Work to complete: Copy out exactly the stretch of the listing below that begins at the line containing "export CELL_PAD_IN_SITES_GLOBAL_PLACEMENT = 1" and ends at the line containing "[src/rtl/apb_nslv_pkg.sv]", and copy nothing outside it.

Record extracts:
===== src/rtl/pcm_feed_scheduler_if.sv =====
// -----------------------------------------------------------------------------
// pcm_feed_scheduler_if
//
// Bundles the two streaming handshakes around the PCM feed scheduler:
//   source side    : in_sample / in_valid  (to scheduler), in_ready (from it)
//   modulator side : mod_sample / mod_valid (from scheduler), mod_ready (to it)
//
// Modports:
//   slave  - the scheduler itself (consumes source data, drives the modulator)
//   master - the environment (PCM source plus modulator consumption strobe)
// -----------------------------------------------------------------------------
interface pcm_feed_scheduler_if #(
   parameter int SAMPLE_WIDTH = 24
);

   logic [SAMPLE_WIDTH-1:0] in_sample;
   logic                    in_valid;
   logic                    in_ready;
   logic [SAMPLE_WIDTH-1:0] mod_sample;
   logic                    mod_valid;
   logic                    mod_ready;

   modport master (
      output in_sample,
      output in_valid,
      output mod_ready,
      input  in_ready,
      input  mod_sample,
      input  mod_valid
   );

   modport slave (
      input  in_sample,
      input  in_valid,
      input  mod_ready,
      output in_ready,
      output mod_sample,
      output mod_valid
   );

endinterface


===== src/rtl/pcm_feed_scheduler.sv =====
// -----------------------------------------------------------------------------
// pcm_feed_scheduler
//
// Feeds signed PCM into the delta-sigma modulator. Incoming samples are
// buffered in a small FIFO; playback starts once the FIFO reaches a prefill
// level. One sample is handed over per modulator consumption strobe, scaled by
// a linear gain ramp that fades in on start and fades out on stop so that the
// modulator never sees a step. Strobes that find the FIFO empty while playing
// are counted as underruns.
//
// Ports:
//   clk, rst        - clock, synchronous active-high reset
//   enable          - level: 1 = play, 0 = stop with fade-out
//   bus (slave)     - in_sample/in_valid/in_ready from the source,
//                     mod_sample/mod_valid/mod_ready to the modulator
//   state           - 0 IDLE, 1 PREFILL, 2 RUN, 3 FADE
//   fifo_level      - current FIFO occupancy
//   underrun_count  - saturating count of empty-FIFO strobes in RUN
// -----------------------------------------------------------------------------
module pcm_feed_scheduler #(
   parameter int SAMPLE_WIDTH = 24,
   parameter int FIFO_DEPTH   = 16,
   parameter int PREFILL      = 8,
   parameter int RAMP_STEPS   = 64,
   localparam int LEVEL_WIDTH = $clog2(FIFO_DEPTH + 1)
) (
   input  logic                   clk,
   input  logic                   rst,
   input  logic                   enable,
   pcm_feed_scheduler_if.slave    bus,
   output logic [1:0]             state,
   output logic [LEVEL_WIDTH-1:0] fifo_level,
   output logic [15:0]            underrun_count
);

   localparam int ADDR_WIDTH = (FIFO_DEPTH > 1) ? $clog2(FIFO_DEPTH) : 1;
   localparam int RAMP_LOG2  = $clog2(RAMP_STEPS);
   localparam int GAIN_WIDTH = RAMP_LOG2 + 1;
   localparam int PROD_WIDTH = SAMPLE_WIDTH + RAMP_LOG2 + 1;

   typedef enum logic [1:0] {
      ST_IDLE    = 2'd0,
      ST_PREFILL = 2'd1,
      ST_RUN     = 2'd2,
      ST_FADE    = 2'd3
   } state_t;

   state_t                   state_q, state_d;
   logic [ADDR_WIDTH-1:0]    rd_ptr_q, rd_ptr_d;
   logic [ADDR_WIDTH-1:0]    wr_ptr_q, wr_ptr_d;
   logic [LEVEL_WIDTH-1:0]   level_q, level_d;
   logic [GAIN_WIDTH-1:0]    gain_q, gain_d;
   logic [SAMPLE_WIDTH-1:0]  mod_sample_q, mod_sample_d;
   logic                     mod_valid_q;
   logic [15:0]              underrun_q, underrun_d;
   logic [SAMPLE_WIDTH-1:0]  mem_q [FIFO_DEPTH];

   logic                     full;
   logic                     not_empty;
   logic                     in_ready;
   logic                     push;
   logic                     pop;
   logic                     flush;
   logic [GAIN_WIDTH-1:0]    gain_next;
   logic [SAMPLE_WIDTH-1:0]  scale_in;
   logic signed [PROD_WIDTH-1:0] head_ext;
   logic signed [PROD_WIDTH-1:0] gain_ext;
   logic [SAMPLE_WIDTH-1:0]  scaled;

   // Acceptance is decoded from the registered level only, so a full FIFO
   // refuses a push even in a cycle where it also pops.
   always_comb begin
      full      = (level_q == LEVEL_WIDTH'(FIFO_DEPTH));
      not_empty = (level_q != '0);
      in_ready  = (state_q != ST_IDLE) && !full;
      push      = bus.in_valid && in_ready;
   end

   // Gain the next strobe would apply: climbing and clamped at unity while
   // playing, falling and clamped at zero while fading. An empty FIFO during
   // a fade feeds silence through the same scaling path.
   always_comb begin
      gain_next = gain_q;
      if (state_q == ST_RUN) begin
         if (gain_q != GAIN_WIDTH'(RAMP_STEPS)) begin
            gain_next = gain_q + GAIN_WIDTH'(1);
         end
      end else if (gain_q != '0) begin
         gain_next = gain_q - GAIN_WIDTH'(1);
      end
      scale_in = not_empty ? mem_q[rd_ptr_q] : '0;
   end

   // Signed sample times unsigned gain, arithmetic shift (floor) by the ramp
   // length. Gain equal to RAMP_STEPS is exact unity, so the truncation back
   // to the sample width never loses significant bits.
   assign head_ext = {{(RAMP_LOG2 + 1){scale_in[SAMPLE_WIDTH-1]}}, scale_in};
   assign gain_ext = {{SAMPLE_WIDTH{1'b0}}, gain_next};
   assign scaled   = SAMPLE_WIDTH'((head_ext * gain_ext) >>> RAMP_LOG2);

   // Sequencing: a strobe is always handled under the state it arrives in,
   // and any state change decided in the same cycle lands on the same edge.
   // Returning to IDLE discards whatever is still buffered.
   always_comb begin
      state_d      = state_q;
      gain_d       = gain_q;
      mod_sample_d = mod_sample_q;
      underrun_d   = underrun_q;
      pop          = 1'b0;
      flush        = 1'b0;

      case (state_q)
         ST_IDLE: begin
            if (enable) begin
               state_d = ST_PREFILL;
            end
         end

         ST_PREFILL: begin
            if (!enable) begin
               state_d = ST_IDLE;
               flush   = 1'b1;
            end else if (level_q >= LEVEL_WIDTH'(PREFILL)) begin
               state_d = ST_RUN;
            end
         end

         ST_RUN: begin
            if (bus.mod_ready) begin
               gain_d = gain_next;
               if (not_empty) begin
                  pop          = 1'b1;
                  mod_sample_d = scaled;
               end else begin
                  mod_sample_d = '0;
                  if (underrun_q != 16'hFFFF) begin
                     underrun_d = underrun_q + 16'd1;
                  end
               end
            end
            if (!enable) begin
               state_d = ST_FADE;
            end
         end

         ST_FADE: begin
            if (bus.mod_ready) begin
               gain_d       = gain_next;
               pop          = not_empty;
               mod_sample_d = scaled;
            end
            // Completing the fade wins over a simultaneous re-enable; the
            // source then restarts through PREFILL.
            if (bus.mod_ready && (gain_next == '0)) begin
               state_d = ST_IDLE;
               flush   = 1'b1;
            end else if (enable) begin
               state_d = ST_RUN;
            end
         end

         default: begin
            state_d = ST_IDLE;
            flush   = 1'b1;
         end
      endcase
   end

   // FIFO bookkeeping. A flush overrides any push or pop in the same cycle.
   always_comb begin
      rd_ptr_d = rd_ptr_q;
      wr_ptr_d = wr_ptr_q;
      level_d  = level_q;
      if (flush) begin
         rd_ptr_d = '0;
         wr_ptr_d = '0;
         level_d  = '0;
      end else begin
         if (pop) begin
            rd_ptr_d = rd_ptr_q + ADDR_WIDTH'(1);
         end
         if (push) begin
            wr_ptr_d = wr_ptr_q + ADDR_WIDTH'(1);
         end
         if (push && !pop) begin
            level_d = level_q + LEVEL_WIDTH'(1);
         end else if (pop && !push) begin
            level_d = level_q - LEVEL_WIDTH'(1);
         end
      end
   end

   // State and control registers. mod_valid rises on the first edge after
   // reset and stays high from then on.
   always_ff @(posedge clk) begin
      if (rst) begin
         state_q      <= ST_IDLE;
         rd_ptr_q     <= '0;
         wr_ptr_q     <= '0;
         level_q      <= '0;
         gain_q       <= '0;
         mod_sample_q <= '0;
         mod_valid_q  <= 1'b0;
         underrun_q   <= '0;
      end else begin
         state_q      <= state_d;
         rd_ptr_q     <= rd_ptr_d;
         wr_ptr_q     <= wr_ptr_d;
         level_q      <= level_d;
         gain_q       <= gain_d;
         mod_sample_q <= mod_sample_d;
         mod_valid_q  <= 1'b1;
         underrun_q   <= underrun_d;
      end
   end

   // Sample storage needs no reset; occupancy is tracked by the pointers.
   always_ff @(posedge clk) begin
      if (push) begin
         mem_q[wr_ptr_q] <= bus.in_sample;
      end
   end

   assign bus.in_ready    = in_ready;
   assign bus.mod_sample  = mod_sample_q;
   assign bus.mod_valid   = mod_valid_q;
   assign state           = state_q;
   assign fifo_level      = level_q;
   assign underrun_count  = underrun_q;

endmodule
---
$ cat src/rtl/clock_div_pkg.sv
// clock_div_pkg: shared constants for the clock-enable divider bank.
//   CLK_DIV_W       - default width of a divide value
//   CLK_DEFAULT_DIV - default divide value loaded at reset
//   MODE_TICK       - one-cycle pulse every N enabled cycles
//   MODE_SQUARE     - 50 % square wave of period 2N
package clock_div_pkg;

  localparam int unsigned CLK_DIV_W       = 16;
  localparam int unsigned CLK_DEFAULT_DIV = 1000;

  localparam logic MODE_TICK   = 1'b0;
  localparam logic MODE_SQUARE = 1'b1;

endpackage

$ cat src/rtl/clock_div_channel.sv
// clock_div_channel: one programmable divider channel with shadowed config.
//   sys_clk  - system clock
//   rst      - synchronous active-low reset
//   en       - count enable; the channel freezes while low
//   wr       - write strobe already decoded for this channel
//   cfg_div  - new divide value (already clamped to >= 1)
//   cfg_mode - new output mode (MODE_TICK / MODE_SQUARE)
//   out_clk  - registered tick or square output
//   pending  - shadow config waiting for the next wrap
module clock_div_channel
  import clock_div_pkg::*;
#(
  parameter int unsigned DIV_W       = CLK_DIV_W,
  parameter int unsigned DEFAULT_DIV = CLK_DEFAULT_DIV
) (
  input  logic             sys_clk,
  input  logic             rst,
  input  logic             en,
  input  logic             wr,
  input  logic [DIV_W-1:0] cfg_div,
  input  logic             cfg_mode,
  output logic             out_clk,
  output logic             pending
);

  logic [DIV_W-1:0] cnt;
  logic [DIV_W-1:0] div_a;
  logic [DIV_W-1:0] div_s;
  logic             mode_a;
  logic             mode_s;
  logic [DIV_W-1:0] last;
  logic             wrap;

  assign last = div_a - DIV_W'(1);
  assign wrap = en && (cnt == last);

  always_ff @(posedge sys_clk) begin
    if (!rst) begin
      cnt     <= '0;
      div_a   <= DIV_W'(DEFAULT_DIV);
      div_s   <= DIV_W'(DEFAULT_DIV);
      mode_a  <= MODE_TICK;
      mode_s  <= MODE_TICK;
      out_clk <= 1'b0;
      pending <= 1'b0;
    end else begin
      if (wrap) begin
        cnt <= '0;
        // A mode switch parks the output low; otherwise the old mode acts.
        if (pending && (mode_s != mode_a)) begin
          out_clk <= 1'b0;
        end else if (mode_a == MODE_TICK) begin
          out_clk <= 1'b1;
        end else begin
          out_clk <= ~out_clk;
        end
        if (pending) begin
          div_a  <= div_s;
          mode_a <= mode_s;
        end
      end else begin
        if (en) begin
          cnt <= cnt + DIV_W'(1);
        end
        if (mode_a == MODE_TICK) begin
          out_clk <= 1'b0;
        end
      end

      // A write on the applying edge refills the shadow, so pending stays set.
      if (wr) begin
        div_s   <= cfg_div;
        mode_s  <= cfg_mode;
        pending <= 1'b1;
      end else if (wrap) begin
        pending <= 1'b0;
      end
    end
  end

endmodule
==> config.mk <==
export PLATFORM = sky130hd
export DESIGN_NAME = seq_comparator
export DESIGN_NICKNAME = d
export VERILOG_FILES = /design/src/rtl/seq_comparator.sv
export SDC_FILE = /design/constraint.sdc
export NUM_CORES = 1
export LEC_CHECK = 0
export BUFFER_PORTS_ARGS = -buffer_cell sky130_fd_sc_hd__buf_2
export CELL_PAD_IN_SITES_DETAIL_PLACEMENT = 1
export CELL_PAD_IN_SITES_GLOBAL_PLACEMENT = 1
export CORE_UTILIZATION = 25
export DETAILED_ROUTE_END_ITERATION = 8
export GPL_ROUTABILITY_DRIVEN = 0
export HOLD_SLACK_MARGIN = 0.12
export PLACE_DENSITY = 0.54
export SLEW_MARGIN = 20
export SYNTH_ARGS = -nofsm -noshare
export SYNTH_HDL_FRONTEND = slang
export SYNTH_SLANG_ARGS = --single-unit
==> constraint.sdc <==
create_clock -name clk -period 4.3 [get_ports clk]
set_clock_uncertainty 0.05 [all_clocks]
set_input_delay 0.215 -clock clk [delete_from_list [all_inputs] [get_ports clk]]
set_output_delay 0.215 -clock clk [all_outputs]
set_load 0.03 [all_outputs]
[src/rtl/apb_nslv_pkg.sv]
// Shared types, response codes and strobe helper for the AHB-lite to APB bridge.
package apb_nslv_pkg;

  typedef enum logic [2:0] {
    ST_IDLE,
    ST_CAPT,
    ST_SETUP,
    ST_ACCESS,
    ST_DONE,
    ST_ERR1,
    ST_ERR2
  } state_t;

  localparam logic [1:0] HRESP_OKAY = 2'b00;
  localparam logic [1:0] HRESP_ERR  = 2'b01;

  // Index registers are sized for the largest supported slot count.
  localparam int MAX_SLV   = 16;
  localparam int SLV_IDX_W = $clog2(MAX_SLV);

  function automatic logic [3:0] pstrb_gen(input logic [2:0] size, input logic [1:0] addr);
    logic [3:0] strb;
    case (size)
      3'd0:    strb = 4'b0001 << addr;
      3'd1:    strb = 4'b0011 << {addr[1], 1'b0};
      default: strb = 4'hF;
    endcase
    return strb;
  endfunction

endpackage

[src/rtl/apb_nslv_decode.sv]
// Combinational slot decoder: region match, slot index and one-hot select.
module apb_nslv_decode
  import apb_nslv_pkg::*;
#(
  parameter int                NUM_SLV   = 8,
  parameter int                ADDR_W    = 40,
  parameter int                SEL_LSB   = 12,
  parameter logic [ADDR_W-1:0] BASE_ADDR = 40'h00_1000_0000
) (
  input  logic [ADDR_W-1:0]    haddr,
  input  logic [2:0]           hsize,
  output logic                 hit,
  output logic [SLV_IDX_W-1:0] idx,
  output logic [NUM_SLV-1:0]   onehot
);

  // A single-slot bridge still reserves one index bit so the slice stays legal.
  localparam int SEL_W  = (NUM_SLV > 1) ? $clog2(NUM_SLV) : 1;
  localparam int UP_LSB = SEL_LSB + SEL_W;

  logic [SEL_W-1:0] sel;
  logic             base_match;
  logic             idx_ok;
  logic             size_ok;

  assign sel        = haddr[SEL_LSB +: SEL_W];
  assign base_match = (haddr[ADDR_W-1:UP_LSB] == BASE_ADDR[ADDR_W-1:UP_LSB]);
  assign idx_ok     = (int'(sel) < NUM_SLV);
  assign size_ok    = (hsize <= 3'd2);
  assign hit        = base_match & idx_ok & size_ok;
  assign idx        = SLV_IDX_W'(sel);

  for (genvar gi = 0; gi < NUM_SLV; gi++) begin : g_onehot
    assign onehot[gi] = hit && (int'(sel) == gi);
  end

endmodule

Expected output:
export CELL_PAD_IN_SITES_GLOBAL_PLACEMENT = 1
export CORE_UTILIZATION = 25
export DETAILED_ROUTE_END_ITERATION = 8
export GPL_ROUTABILITY_DRIVEN = 0
export HOLD_SLACK_MARGIN = 0.12
export PLACE_DENSITY = 0.54
export SLEW_MARGIN = 20
export SYNTH_ARGS = -nofsm -noshare
export SYNTH_HDL_FRONTEND = slang
export SYNTH_SLANG_ARGS = --single-unit
==> constraint.sdc <==
create_clock -name clk -period 4.3 [get_ports clk]
set_clock_uncertainty 0.05 [all_clocks]
set_input_delay 0.215 -clock clk [delete_from_list [all_inputs] [get_ports clk]]
set_output_delay 0.215 -clock clk [all_outputs]
set_load 0.03 [all_outputs]
[src/rtl/apb_nslv_pkg.sv]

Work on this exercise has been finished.